--- Task statement ---
This exercise calls for copying every line below that holds the word "fails".

--- Records provided ---

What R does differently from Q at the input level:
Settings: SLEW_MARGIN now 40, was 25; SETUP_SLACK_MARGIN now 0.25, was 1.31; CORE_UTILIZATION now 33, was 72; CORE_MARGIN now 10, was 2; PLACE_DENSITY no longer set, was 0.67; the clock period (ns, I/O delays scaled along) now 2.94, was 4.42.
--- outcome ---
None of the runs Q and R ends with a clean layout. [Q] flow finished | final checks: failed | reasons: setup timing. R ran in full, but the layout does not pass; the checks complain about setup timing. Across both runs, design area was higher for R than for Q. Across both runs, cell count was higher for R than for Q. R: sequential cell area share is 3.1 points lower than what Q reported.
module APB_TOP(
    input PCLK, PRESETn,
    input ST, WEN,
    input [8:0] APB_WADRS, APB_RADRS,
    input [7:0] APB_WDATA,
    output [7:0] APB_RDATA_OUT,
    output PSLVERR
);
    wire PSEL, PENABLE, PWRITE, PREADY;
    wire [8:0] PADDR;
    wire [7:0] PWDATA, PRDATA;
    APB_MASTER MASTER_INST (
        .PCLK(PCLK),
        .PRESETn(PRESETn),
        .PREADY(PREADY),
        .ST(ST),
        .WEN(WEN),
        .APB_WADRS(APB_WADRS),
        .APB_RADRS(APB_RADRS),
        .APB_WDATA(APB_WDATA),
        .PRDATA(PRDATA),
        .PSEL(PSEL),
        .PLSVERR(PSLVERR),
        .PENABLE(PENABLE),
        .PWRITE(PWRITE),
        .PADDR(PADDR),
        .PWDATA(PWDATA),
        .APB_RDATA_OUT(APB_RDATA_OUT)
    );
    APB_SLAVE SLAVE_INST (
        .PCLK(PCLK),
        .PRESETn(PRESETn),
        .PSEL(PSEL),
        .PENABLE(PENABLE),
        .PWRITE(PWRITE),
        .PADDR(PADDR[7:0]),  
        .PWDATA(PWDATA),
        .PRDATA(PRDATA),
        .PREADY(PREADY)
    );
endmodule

==

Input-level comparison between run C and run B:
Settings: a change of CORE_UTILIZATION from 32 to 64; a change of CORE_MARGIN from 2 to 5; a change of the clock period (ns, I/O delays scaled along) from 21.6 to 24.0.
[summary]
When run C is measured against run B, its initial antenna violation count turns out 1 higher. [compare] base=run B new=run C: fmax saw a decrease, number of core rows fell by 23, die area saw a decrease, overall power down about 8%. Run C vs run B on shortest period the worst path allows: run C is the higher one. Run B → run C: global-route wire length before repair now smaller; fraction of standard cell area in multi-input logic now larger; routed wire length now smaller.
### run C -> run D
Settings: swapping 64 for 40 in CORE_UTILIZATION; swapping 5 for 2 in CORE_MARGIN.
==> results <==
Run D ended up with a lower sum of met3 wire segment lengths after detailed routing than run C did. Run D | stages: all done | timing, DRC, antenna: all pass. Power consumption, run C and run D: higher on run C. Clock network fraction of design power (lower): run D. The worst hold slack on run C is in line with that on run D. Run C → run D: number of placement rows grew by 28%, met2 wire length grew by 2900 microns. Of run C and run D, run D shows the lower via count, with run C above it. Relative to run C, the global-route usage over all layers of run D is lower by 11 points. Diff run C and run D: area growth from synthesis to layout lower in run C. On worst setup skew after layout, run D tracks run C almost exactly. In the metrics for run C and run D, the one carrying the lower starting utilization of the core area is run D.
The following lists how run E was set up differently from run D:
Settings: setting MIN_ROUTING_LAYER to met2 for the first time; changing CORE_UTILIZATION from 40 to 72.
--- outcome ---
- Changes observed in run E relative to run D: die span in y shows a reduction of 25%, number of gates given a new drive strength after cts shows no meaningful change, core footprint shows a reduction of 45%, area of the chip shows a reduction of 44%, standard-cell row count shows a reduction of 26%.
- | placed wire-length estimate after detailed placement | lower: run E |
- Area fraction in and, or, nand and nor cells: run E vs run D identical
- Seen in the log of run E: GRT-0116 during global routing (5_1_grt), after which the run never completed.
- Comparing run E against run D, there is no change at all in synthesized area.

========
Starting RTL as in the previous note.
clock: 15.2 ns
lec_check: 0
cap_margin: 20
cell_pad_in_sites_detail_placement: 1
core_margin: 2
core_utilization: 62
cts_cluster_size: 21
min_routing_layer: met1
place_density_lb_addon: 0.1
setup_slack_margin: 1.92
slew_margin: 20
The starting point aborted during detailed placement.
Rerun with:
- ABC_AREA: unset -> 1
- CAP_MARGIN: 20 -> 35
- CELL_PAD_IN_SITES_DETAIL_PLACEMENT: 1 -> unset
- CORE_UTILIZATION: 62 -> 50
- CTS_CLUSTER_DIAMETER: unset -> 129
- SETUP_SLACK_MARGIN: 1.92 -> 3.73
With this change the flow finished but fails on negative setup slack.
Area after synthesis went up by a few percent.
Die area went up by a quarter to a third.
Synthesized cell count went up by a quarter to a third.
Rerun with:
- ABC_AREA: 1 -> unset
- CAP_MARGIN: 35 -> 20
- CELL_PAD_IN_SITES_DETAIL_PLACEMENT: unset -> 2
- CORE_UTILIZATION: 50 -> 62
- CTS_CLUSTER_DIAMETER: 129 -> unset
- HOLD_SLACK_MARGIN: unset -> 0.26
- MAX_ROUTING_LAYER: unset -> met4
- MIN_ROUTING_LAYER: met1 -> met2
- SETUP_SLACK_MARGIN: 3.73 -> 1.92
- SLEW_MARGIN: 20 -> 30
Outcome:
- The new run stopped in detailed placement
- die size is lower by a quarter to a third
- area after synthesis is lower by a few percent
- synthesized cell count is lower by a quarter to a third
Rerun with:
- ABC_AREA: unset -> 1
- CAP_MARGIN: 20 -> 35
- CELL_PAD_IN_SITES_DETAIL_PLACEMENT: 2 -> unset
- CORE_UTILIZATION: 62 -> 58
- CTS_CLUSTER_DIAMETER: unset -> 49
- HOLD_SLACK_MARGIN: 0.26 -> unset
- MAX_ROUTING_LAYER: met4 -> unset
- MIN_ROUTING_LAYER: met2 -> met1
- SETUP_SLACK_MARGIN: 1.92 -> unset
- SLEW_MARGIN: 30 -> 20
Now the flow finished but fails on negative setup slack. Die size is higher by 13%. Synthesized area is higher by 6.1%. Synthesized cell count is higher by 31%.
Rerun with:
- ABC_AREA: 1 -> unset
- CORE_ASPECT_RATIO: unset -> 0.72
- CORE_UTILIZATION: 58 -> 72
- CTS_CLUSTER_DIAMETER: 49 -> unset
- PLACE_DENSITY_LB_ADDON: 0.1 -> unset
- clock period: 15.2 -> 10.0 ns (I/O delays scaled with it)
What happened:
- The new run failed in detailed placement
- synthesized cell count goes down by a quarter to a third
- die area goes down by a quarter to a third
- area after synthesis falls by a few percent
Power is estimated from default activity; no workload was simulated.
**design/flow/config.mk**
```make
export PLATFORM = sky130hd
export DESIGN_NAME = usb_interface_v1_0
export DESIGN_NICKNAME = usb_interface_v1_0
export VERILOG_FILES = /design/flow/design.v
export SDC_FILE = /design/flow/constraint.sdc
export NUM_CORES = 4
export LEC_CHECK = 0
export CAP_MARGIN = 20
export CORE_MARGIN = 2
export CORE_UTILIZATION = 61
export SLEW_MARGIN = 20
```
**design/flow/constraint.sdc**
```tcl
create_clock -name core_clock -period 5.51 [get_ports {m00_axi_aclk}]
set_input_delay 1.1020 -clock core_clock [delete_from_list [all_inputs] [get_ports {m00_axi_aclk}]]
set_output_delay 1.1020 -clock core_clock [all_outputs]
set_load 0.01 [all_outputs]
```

--- Result below ---
With this change the flow finished but fails on negative setup slack.
Now the flow finished but fails on negative setup slack. Die size is higher by 13%. Synthesized area is higher by 6.1%. Synthesized cell count is higher by 31%.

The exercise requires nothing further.